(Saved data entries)
______________________________
**src/rtl/a1339_spi_responder_pkg.sv**
```systemverilog
// Shared constants, FSM state type and response builder for the A1339
// SPI responder.
package a1339_responder_pkg;

    localparam int unsigned FRAME_BITS = 16;
    localparam int unsigned ADDR_W     = 6;
    localparam int unsigned PAYLOAD_W  = 12;

    localparam logic [ADDR_W-1:0] ADDR_ANGLE = 6'h20;
    localparam logic [ADDR_W-1:0] ADDR_TURNS = 6'h2E;
    localparam logic [ADDR_W-1:0] ADDR_TEST  = 6'h3E;

    typedef enum logic [1:0] {
        IDLE,
        SHIFT,
        DONE
    } state_e;

    // Response word: {err, 2'b00, odd parity over the whole word, payload}.
    function automatic logic [FRAME_BITS-1:0] build_response(
        input logic [ADDR_W-1:0]    addr,
        input logic [PAYLOAD_W-1:0] angle,
        input logic [PAYLOAD_W-1:0] turns,
        input logic [7:0]           test
    );
        logic                 err;
        logic [PAYLOAD_W-1:0] payload;
        err     = 1'b0;
        payload = '0;
        case (addr)
            ADDR_ANGLE: payload = angle;
            ADDR_TURNS: payload = turns;
            ADDR_TEST:  payload = {4'h0, test};
            default:    err     = 1'b1;
        endcase
        return {err, 2'b00, ~(^{err, payload}), payload};
    endfunction

endpackage

```
**src/rtl/a1339_spi_responder_if.sv**
```systemverilog
// 4-wire SPI bus between the sensor-interface master and the responder.
//   sck_i, ss_n_i, mosi_i : driven by the master
//   miso_o, miso_oe       : driven by the responder (miso_oe gates the tri-state)
interface a1339_spi_if;
    logic sck_i;
    logic ss_n_i;
    logic mosi_i;
    logic miso_o;
    logic miso_oe;

    modport master (
        output sck_i,
        output ss_n_i,
        output mosi_i,
        input  miso_o,
        input  miso_oe
    );

    modport slave (
        input  sck_i,
        input  ss_n_i,
        input  mosi_i,
        output miso_o,
        output miso_oe
    );
endinterface

```
**src/rtl/a1339_spi_responder_sync_edge.sv**
```systemverilog
// Multi-flop synchronizer with rise/fall detection for one asynchronous input.
//   clock   : system clock
//   d_i     : asynchronous input
//   level_o : synchronized level
//   rise_c  : one-cycle pulse on a synchronized 0->1 transition
//   fall_c  : one-cycle pulse on a synchronized 1->0 transition
// The flops carry no reset so that a reset taken while the master is mid-frame
// does not fabricate an edge from the reset value.
module spi_sync_edge #(
    parameter int unsigned SYNC_STAGES = 2
) (
    input  logic clock,
    input  logic d_i,
    output logic level_o,
    output logic rise_c,
    output logic fall_c
);

    logic [SYNC_STAGES-1:0] sync_q;
    logic                   prev_q;

    always_ff @(posedge clock) begin
        sync_q <= {sync_q[SYNC_STAGES-2:0], d_i};
        prev_q <= sync_q[SYNC_STAGES-1];
    end

    assign level_o = sync_q[SYNC_STAGES-1];
    assign rise_c  = sync_q[SYNC_STAGES-1] & ~prev_q;
    assign fall_c  = ~sync_q[SYNC_STAGES-1] & prev_q;

endmodule

```
**src/rtl/a1339_spi_responder.sv**
```systemverilog
// SPI mode-3 slave emulating one A1339 angle sensor. Each 16-bit frame
// returns the answer to the previous frame's command address.
//   clock, reset : system clock (>= 8x sck), synchronous active-high reset
//   spi          : SPI bus (slave modport)
//   angle_i      : live angle served at address 0x20
//   turns_i      : live turns count served at address 0x2E
//   frame_done   : pulse when a 16-bit frame completes
//   frame_error  : pulse when a frame ends with a bit count other than 16
//   last_cmd     : last valid command word
//   test_reg     : scratch register at address 0x3E
module a1339_spi_responder
    import a1339_responder_pkg::*;
#(
    parameter int unsigned       SYNC_STAGES = 2,
    parameter logic [ADDR_W-1:0] RESET_ADDR  = 6'h20
) (
    input  logic                  clock,
    input  logic                  reset,
    a1339_spi_if.slave            spi,
    input  logic [PAYLOAD_W-1:0]  angle_i,
    input  logic [PAYLOAD_W-1:0]  turns_i,
    output logic                  frame_done,
    output logic                  frame_error,
    output logic [FRAME_BITS-1:0] last_cmd,
    output logic [7:0]            test_reg
);

    localparam int unsigned CNT_MAX = FRAME_BITS + 1;
    localparam int unsigned CNT_W   = $clog2(CNT_MAX + 1);

    logic sck_rise_c, sck_fall_c, sck_level;
    logic ss_rise_c, ss_fall_c, ss_level_unused;
    logic mosi_level, mosi_rise_unused, mosi_fall_unused;

    spi_sync_edge #(.SYNC_STAGES(SYNC_STAGES)) u_sync_sck (
        .clock   (clock),
        .d_i     (spi.sck_i),
        .level_o (sck_level),
        .rise_c  (sck_rise_c),
        .fall_c  (sck_fall_c)
    );

    spi_sync_edge #(.SYNC_STAGES(SYNC_STAGES)) u_sync_ss (
        .clock   (clock),
        .d_i     (spi.ss_n_i),
        .level_o (ss_level_unused),
        .rise_c  (ss_rise_c),
        .fall_c  (ss_fall_c)
    );

    // mosi only needs its synchronized level, sampled on sck rise.
    spi_sync_edge #(.SYNC_STAGES(SYNC_STAGES)) u_sync_mosi (
        .clock   (clock),
        .d_i     (spi.mosi_i),
        .level_o (mosi_level),
        .rise_c  (mosi_rise_unused),
        .fall_c  (mosi_fall_unused)
    );

    state_e                 state_q, state_d;
    logic [CNT_W-1:0]       cnt_q, cnt_d;
    logic [FRAME_BITS-1:0]  rx_q, rx_d;
    logic [FRAME_BITS-1:0]  tx_q, tx_d;
    logic                   miso_q, miso_d;
    logic                   oe_q, oe_d;
    logic                   done_q, done_d;
    logic                   err_q, err_d;
    logic [FRAME_BITS-1:0]  last_q, last_d;
    logic [7:0]             test_q, test_d;
    logic [ADDR_W-1:0]      pend_q, pend_d;
    logic                   fpend_q, fpend_d;
    logic                   tx_bit_c;
    logic                   sck_level_unused;

    assign sck_level_unused = sck_level;

    // Bit presented after an sck fall: index follows the received-bit count,
    // holding bit 0 once all 16 bits have been clocked.
    always_comb begin
        if (cnt_q >= CNT_W'(FRAME_BITS)) begin
            tx_bit_c = tx_q[0];
        end else begin
            tx_bit_c = tx_q[4'(FRAME_BITS - 1) - cnt_q[3:0]];
        end
    end

    // State and datapath registers.
    always_ff @(posedge clock) begin
        if (reset) begin
            state_q <= IDLE;
            cnt_q   <= '0;
            rx_q    <= '0;
            tx_q    <= '0;
            miso_q  <= 1'b1;
            oe_q    <= 1'b0;
            done_q  <= 1'b0;
            err_q   <= 1'b0;
            last_q  <= '0;
            test_q  <= '0;
            pend_q  <= RESET_ADDR;
            fpend_q <= 1'b0;
        end else begin
            state_q <= state_d;
            cnt_q   <= cnt_d;
            rx_q    <= rx_d;
            tx_q    <= tx_d;
            miso_q  <= miso_d;
            oe_q    <= oe_d;
            done_q  <= done_d;
            err_q   <= err_d;
            last_q  <= last_d;
            test_q  <= test_d;
            pend_q  <= pend_d;
            fpend_q <= fpend_d;
        end
    end

    // Next-state and register updates.
    always_comb begin
        state_d = state_q;
        cnt_d   = cnt_q;
        rx_d    = rx_q;
        tx_d    = tx_q;
        miso_d  = miso_q;
        oe_d    = oe_q;
        done_d  = 1'b0;
        err_d   = 1'b0;
        last_d  = last_q;
        test_d  = test_q;
        pend_d  = pend_q;
        fpend_d = fpend_q;

        case (state_q)
            IDLE: begin
                if (ss_fall_c || fpend_q) begin
                    tx_d    = build_response(pend_q, angle_i, turns_i, test_q);
                    miso_d  = tx_d[FRAME_BITS-1];
                    oe_d    = 1'b1;
                    cnt_d   = '0;
                    rx_d    = '0;
                    fpend_d = 1'b0;
                    state_d = SHIFT;
                end
            end
            SHIFT: begin
                // ss rise takes priority over any coincident sck edge.
                if (ss_rise_c) begin
                    state_d = DONE;
                end else if (sck_rise_c) begin
                    rx_d = {rx_q[FRAME_BITS-2:0], mosi_level};
                    if (cnt_q != CNT_W'(CNT_MAX)) begin
                        cnt_d = cnt_q + CNT_W'(1);
                    end
                end else if (sck_fall_c) begin
                    miso_d = tx_bit_c;
                end
            end
            DONE: begin
                if (cnt_q == CNT_W'(FRAME_BITS)) begin
                    last_d = rx_q;
                    pend_d = rx_q[14:9];
                    if (rx_q[15] && (rx_q[14:9] == ADDR_TEST)) begin
                        test_d = rx_q[7:0];
                    end
                    done_d = 1'b1;
                end else begin
                    err_d = 1'b1;
                end
                // A new select arriving now is started from the next IDLE cycle.
                if (ss_fall_c) begin
                    fpend_d = 1'b1;
                end
                oe_d    = 1'b0;
                miso_d  = 1'b1;
                state_d = IDLE;
            end
            default: begin
                state_d = IDLE;
            end
        endcase
    end

    assign spi.miso_o  = miso_q;
    assign spi.miso_oe = oe_q;
    assign frame_done  = done_q;
    assign frame_error = err_q;
    assign last_cmd    = last_q;
    assign test_reg    = test_q;

endmodule

```
**src/flat_wrapper.sv**
```systemverilog
// flat-port wrapper written by rule: the top's interface ports become plain ports
module a1339_spi_responder_flat import a1339_responder_pkg::*;
#(
    parameter int unsigned       SYNC_STAGES = 2,
    parameter logic [ADDR_W-1:0] RESET_ADDR  = 6'h20
)
  (clock, reset, angle_i, turns_i, frame_done, frame_error, last_cmd, test_reg, spi_sck_i, spi_ss_n_i, spi_mosi_i, spi_miso_o, spi_miso_oe);
  a1339_spi_if spi_i ();
  input  logic clock;
  input  logic reset;
  input  logic [PAYLOAD_W-1:0] angle_i;
  input  logic [PAYLOAD_W-1:0] turns_i;
  output logic frame_done;
  output logic frame_error;
  output logic [FRAME_BITS-1:0] last_cmd;
  output logic [7:0] test_reg;
  input wire logic [$bits(spi_i.sck_i)-1:0] spi_sck_i;
  input wire logic [$bits(spi_i.ss_n_i)-1:0] spi_ss_n_i;
  input wire logic [$bits(spi_i.mosi_i)-1:0] spi_mosi_i;
  output wire logic [$bits(spi_i.miso_o)-1:0] spi_miso_o;
  output wire logic [$bits(spi_i.miso_oe)-1:0] spi_miso_oe;
  assign spi_i.sck_i = spi_sck_i;
  assign spi_i.ss_n_i = spi_ss_n_i;
  assign spi_i.mosi_i = spi_mosi_i;
  assign spi_miso_o = spi_i.miso_o;
  assign spi_miso_oe = spi_i.miso_oe;
  a1339_spi_responder #(.SYNC_STAGES(SYNC_STAGES), .RESET_ADDR(RESET_ADDR)) u_core (.clock(clock), .reset(reset), .spi(spi_i), .angle_i(angle_i), .turns_i(turns_i), .frame_done(frame_done), .frame_error(frame_error), .last_cmd(last_cmd), .test_reg(test_reg));
endmodule
```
______________________________
"when" is the string to look for; please copy every line of the records above where it appears.

//   frame_done   : pulse when a 16-bit frame completes
//   frame_error  : pulse when a frame ends with a bit count other than 16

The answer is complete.